■ Problem details ■
Pick every line out of the entries below that holds the string "critPathMaxFanout", and report them.

+++ Exercise data

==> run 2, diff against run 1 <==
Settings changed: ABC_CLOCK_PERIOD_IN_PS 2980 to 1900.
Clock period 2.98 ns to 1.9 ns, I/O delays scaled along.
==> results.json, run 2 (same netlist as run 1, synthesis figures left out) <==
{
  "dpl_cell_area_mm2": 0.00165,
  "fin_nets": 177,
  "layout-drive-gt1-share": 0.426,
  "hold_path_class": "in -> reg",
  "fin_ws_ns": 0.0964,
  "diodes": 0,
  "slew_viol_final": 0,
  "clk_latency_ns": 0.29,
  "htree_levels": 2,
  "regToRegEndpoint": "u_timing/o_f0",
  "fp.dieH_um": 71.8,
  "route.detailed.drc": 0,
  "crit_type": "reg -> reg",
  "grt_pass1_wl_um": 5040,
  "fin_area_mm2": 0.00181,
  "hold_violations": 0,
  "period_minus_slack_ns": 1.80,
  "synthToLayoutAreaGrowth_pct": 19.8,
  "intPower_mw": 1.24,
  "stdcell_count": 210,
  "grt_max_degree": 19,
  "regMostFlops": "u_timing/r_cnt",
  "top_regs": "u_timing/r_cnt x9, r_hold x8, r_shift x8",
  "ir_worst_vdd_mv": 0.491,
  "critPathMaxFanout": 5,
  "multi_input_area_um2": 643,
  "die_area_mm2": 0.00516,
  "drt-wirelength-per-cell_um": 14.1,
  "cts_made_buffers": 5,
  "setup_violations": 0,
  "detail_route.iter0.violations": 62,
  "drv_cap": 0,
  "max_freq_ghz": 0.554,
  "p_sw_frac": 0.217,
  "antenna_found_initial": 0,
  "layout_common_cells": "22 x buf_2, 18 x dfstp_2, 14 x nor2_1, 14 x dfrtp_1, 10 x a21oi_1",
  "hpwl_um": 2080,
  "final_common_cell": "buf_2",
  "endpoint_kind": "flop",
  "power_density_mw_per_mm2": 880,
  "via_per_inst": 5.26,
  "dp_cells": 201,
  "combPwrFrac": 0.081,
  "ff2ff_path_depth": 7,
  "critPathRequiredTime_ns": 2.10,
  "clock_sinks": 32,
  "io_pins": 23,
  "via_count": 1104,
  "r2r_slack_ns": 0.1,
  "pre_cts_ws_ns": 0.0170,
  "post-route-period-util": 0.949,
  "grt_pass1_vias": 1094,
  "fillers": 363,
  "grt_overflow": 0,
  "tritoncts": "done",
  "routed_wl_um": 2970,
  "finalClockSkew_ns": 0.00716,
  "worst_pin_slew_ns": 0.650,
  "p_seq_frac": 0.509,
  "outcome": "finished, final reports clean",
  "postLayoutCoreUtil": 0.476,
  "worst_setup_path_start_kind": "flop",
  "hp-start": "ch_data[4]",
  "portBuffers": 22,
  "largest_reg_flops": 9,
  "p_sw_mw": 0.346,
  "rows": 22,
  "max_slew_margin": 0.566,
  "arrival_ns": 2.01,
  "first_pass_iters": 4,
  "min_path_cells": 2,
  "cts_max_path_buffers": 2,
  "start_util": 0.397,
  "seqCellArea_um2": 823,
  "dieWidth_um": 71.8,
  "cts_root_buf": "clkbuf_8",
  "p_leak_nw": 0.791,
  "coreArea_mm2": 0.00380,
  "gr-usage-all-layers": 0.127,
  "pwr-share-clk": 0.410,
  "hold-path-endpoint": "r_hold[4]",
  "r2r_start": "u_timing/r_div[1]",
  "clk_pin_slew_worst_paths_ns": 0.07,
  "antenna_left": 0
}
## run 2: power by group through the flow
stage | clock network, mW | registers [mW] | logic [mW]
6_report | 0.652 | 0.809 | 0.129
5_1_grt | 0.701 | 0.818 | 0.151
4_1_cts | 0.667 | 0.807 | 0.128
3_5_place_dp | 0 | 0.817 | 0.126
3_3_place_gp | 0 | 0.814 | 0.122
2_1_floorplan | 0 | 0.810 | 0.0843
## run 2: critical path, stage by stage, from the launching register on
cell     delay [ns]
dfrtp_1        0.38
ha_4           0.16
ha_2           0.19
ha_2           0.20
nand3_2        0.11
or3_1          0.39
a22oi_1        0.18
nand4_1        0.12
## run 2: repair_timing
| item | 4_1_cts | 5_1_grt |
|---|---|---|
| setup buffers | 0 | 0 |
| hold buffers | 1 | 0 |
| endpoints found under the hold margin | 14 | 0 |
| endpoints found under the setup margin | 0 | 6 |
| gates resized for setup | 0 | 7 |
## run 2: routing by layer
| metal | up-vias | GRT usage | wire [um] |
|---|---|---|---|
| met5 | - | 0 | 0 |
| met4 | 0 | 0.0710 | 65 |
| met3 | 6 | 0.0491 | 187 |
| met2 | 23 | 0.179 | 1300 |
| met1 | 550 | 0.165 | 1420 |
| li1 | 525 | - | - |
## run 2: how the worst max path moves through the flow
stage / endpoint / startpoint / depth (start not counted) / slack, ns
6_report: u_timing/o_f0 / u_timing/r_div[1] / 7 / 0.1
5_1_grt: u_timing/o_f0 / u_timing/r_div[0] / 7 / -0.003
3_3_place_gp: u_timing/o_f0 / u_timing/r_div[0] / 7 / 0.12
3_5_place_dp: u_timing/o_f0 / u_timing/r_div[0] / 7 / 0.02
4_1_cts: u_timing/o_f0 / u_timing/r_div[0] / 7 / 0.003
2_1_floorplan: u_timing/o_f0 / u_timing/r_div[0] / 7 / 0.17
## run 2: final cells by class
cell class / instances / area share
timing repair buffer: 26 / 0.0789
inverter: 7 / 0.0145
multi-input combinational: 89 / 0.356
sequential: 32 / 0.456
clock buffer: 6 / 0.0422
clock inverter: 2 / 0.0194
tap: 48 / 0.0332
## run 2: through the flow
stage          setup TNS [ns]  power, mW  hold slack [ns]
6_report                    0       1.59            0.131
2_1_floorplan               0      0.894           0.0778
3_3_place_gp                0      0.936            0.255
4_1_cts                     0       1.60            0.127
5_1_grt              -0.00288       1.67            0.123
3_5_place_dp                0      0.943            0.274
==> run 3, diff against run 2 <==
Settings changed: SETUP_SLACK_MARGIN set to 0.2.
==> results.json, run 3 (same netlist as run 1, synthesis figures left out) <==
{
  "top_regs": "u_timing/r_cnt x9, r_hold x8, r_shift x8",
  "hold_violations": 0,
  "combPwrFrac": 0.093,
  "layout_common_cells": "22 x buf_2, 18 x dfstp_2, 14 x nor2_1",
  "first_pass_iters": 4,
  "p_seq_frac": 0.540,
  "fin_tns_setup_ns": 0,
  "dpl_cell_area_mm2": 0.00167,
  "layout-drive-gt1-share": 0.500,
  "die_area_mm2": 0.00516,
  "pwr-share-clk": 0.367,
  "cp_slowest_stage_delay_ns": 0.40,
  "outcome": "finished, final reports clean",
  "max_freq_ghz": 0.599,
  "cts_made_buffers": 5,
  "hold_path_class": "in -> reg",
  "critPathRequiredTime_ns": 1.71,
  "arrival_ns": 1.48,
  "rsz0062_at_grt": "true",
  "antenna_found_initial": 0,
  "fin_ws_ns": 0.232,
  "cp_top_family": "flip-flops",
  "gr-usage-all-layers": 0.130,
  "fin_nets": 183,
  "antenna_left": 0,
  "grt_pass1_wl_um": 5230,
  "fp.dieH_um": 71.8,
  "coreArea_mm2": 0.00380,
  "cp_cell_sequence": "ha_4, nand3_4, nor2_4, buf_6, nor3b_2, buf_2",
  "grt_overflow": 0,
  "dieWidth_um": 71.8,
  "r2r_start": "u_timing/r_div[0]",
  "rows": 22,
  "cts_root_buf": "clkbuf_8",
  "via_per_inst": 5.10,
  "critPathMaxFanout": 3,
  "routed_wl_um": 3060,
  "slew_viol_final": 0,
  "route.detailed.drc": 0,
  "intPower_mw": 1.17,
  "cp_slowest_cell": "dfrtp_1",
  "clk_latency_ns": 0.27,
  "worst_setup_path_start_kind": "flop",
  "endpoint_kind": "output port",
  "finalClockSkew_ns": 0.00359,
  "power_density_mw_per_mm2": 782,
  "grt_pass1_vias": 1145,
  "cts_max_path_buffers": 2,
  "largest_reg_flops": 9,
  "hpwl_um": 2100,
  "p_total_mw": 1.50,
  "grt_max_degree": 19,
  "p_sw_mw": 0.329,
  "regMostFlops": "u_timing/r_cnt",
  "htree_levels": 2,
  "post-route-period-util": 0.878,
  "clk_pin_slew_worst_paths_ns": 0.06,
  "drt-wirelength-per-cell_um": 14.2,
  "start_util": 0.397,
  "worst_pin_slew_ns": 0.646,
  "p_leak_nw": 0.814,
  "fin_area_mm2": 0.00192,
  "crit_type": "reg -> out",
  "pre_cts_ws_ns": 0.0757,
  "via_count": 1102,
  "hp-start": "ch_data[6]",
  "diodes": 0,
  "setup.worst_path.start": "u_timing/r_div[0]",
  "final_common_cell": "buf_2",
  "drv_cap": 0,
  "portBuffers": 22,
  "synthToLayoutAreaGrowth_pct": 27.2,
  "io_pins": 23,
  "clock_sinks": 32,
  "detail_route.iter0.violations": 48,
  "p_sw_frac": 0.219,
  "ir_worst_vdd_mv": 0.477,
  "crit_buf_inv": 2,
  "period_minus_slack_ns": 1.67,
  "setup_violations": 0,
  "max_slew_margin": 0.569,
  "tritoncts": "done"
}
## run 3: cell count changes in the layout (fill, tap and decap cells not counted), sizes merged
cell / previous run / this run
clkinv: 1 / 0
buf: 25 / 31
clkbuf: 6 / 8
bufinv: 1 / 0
`src/rtl/tnn_feature_encoder.sv`:
```
// Quantizes a stream of raw feature samples to 2 bits each and packs each
// NUM_FEAT-sample frame into a vector held under a valid/ready handshake.
module tnn_feature_encoder #(
  parameter int NUM_FEAT = 5,
  parameter int RAW_W    = 8,
  parameter logic [NUM_FEAT*3*RAW_W-1:0] THRESH = {5{8'd192, 8'd128, 8'd64}}
) (
  input  logic                  clk,
  input  logic                  rst_n,
  input  logic                  s_valid,
  output logic                  s_ready,
  input  logic [RAW_W-1:0]      s_data,
  input  logic                  s_last,
  output logic                  feat_valid,
  input  logic                  feat_ready,
  output logic [2*NUM_FEAT-1:0] feat_vec,
  output logic                  frame_err,
  output logic [7:0]            err_count
);

  localparam int IDX_W = (NUM_FEAT > 1) ? $clog2(NUM_FEAT) : 1;
  localparam logic [IDX_W-1:0] LAST_IDX = IDX_W'(NUM_FEAT - 1);

  typedef enum logic [1:0] {COLLECT, RESYNC, HOLD} state_t;

  state_t                  state;
  logic [IDX_W-1:0]        idx;
  logic [2*NUM_FEAT-1:0]   work;
  logic [2*NUM_FEAT-1:0]   work_nxt;
  logic [1:0]              q;
  logic [RAW_W-1:0]        thr;
  logic                    accept;

  // Count of thresholds met, so the three thresholds may be in any order.
  always_comb begin
    q   = '0;
    thr = '0;
    for (int unsigned j = 0; j < 3; j++) begin
      thr = THRESH[(3 * 32'(idx) + j) * RAW_W +: RAW_W];
      if (s_data >= thr) q = q + 2'd1;
    end
  end

  always_comb begin
    work_nxt = work;
    work_nxt[2 * 32'(idx) +: 2] = q;
  end

  assign accept = s_valid & s_ready;

  always_ff @(posedge clk or negedge rst_n) begin
    if (!rst_n) begin
      state      <= COLLECT;
      idx        <= '0;
      work       <= '0;
      feat_vec   <= '0;
      feat_valid <= 1'b0;
      s_ready    <= 1'b0;
      frame_err  <= 1'b0;
      err_count  <= '0;
    end else begin
      frame_err <= 1'b0;
      case (state)
        COLLECT: begin
          s_ready <= 1'b1;
          if (accept) begin
            work <= work_nxt;
            if (s_last && idx == LAST_IDX) begin
              feat_vec   <= work_nxt;
              feat_valid <= 1'b1;
              s_ready    <= 1'b0;
              idx        <= '0;
              state      <= HOLD;
            end else if (s_last || idx == LAST_IDX) begin
              frame_err <= 1'b1;
              if (err_count != 8'hFF) err_count <= err_count + 8'd1;
              idx <= '0;
              if (!s_last) state <= RESYNC;
            end else begin
              idx <= idx + 1'b1;
            end
          end
        end
        RESYNC: begin
          s_ready <= 1'b1;
          if (accept && s_last) begin
            idx   <= '0;
            state <= COLLECT;
          end
        end
        HOLD: begin
          if (feat_ready) begin
            feat_valid <= 1'b0;
            s_ready    <= 1'b1;
            state      <= COLLECT;
          end
        end
        default: begin
          state   <= COLLECT;
          idx     <= '0;
          s_ready <= 1'b1;
        end
      endcase
    end
  end

endmodule

```
`config.mk`:
```
export PLATFORM = sky130hd
export DESIGN_NAME = tnn_feature_encoder
export DESIGN_NICKNAME = d
export VERILOG_FILES = /design/src/rtl/tnn_feature_encoder.sv
export SDC_FILE = /design/constraint.sdc
export NUM_CORES = 1
export LEC_CHECK = 0
export BUFFER_PORTS_ARGS = -buffer_cell sky130_fd_sc_hd__buf_2
export CAP_MARGIN = 20
export CORE_AREA = 2 2 87 89
export DETAILED_ROUTE_END_ITERATION = 16
export DIE_AREA = 0 0 89 91
export SLEW_MARGIN = 20
export SYNTH_ARGS = -nofsm -noshare
export SYNTH_HDL_FRONTEND = slang
export SYNTH_SLANG_ARGS = --single-unit
```
`constraint.sdc`:
```
create_clock -name clk -period 3.4 [get_ports clk]
set_clock_uncertainty 0.15 [all_clocks]
set_input_delay 0.51 -clock clk [delete_from_list [all_inputs] [get_ports clk]]
set_output_delay 0.51 -clock clk [all_outputs]
set_load 0.02 [all_outputs]
```
* Word-level counts from Yosys, hierarchy flattened *
Cells that the tools add are included.

storage, ports and cells
  bits of input ports = 13
  latch bits = 0
  memories = 0
  bits in registers = 36
  output and inout port bits = 21
  bits in read-only memories = 0
  RAM bits = 0

cells by class
  equality and inequality tests = 10
  muxes and demuxes = 28
  bitwise gates (word level) = 3
  div/mod/pow operators = 0
  add/sub/neg operators = 7
  $mul = 1
  reduce and logical (&&, ||, !) cells = 11
  magnitude comparators = 3
  shift operators = 5

operators by type and width
  kind                                                                            number
  120-bit by 10-bit variable part select with 8-bit output, first input constant  2
  120-bit by 9-bit variable part select with 8-bit output, first input constant   1
  4-bit negator with 34-bit output                                                1
  2-bit by 34-bit variable shift with 10-bit output, first input constant         1
  2-bit by 34-bit variable part select with 10-bit output                         1
  8-bit greater-or-equal comparator                                               3
  2-bit two-way mux                                                               8
  3-bit two-way mux                                                               4
  1-bit two-way mux                                                               11
  10-bit bitwise mux                                                              1
  5-bit AND reduction                                                             2
  3-bit case mux with 3 select lines                                              1
  8-bit by 1-bit adder with 8-bit output, second input constant                   1
  2-bit != test, second input constant                                            4
  8-bit != test, second input constant                                            1
  5-bit by 1-bit adder with 6-bit output, second input constant                   1
  5-bit by 2-bit adder with 6-bit output, second input constant                   1
  3-bit != test, second input constant                                            2
  2-bit case mux with 3 select lines                                              1
  3-bit AND reduction                                                             2
  2-bit by 3-bit multiplier with 5-bit output, first input constant               1
  2-bit by 1-bit adder with 2-bit output, second input constant                   2
  1-bit case mux with 2 select lines                                              2
  4-bit AND reduction                                                             1
  11 further kinds                                                                13

* Depth between registers and ports, before layout *
  depth after elaboration = 10
  depth in mapped cells = 13

* Worst setup path before layout *
No wires, ideal clock.

  path kind = reg2reg
  start = register idx[0]
  end = register feat_vec[0]
  data arrival time = 2.815 ns
  library setup time = 0.077 ns
  setup slack = 0.357 ns
  stages on the path, launching flop included = 13
  cells stage by stage = dfrtp_1 buf_2 inv_1 ha_1 inv_1 ha_1 ha_1 or3_1 ha_1 and2_1 a211oi_4 mux2i_1 a21oi_1

between the ends
  cells in the longest elaborated chain, start to end = 10

ends and longest elaborated chain
  what                                                                        line  text
  from (decl)                                                                 27    logic [IDX_W-1:0] idx;
  from (signal assigned)                                                      80    idx <= idx + 1'b1;
  branches (longest 10 deep; another with 8-bit greater-or-equal comparator)  n/a
  to (signal assigned)                                                        69    feat_vec <= work_nxt;
  to (decl)                                                                   16    output logic [2*NUM_FEAT-1:0] feat_vec,

Parallel ways; which one is timed is not known.
A chain may end at the register's enable or synchronous reset.

* Worst setup path after layout *
  start = register idx[1]
  end = register feat_vec[6]

Same word-level chain as after synthesis.
<file path="src/rtl/execute_cc_mreg.sv">
// Y86-64 execute back half: condition codes, cmov squash
// and the E->M pipeline register with stall/bubble control.
//
// Ports:
//   clk, rst        rising-edge clock, sync active-high reset
//   E_*             instruction fields sitting in E
//   e_valE, alu_cf  ALU result and its {OF,SF,ZF} flags
//   m_stat, W_stat  downstream status, gates cc updates
//   M_stall/bubble  M register hold / nop insert
//   cc              current {OF,SF,ZF}
//   e_Cnd, e_dstE   combinational condition and squashed dstE
//   M_*             registered M-stage copies
module execute_cc_mreg #(
  parameter int         WIDTH = 64,
  parameter logic [3:0] RNONE = 4'hF
) (
  input  logic             clk,
  input  logic             rst,
  input  logic [2:0]       E_stat,
  input  logic [3:0]       E_icode,
  input  logic [3:0]       E_ifun,
  input  logic [WIDTH-1:0] e_valE,
  input  logic [2:0]       alu_cf,
  input  logic [WIDTH-1:0] E_valA,
  input  logic [3:0]       E_dstE,
  input  logic [3:0]       E_dstM,
  input  logic [2:0]       m_stat,
  input  logic [2:0]       W_stat,
  input  logic             M_stall,
  input  logic             M_bubble,
  output logic [2:0]       cc,
  output logic             e_Cnd,
  output logic [3:0]       e_dstE,
  output logic [2:0]       M_stat,
  output logic [3:0]       M_icode,
  output logic             M_Cnd,
  output logic [WIDTH-1:0] M_valE,
  output logic [WIDTH-1:0] M_valA,
  output logic [3:0]       M_dstE,
  output logic [3:0]       M_dstM
);

  localparam logic [2:0] S_AOK = 3'd1;
  localparam logic [3:0] I_NOP = 4'd1;
  localparam logic [3:0] I_CMOV = 4'd2;
  localparam logic [3:0] I_OPQ = 4'd6;

  logic [2:0]       cc_q, cc_d;
  logic [2:0]       stat_q, stat_d;
  logic [3:0]       icode_q, icode_d;
  logic             cnd_q, cnd_d;
  logic [WIDTH-1:0] vale_q, vale_d;
  logic [WIDTH-1:0] vala_q, vala_d;
  logic [3:0]       dste_q, dste_d;
  logic [3:0]       dstm_q, dstm_d;

  logic set_cc;
  logic of_f, sf_f, zf_f, lt;

  assign of_f = cc_q[2];
  assign sf_f = cc_q[1];
  assign zf_f = cc_q[0];
  assign lt   = sf_f ^ of_f;

  // Downstream exceptions freeze cc so a faulting
  // instruction's successors cannot disturb it.
  assign set_cc = (E_icode == I_OPQ) &&
                  (m_stat == S_AOK) &&
                  (W_stat == S_AOK);

  always_comb begin
    e_Cnd = 1'b0;
    unique case (E_ifun)
      4'd0:    e_Cnd = 1'b1;
      4'd1:    e_Cnd = lt | zf_f;
      4'd2:    e_Cnd = lt;
      4'd3:    e_Cnd = zf_f;
      4'd4:    e_Cnd = ~zf_f;
      4'd5:    e_Cnd = ~lt;
      4'd6:    e_Cnd = ~lt & ~zf_f;
      default: e_Cnd = 1'b0;
    endcase
  end

  assign e_dstE = (E_icode == I_CMOV && !e_Cnd) ?
                  RNONE : E_dstE;

  always_comb begin
    cc_d    = set_cc ? alu_cf : cc_q;
    stat_d  = stat_q;
    icode_d = icode_q;
    cnd_d   = cnd_q;
    vale_d  = vale_q;
    vala_d  = vala_q;
    dste_d  = dste_q;
    dstm_d  = dstm_q;
    if (M_bubble) begin
      stat_d  = S_AOK;
      icode_d = I_NOP;
      cnd_d   = 1'b0;
      vale_d  = '0;
      vala_d  = '0;
      dste_d  = RNONE;
      dstm_d  = RNONE;
    end else if (!M_stall) begin
      stat_d  = E_stat;
      icode_d = E_icode;
      cnd_d   = e_Cnd;
      vale_d  = e_valE;
      vala_d  = E_valA;
      dste_d  = e_dstE;
      dstm_d  = E_dstM;
    end
  end

  always_ff @(posedge clk) begin
    if (rst) begin
      cc_q    <= 3'b001;
      stat_q  <= S_AOK;
      icode_q <= I_NOP;
      cnd_q   <= 1'b0;
      vale_q  <= '0;
      vala_q  <= '0;
      dste_q  <= RNONE;
      dstm_q  <= RNONE;
    end else begin
      cc_q    <= cc_d;
      stat_q  <= stat_d;
      icode_q <= icode_d;
      cnd_q   <= cnd_d;
      vale_q  <= vale_d;
      vala_q  <= vala_d;
      dste_q  <= dste_d;
      dstm_q  <= dstm_d;
    end
  end

  assign cc      = cc_q;
  assign M_stat  = stat_q;
  assign M_icode = icode_q;
  assign M_Cnd   = cnd_q;
  assign M_valE  = vale_q;
  assign M_valA  = vala_q;
  assign M_dstE  = dste_q;
  assign M_dstM  = dstm_q;

endmodule
</file>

++++++

■ Output of the task ■
  "critPathMaxFanout": 5,
  "critPathMaxFanout": 3,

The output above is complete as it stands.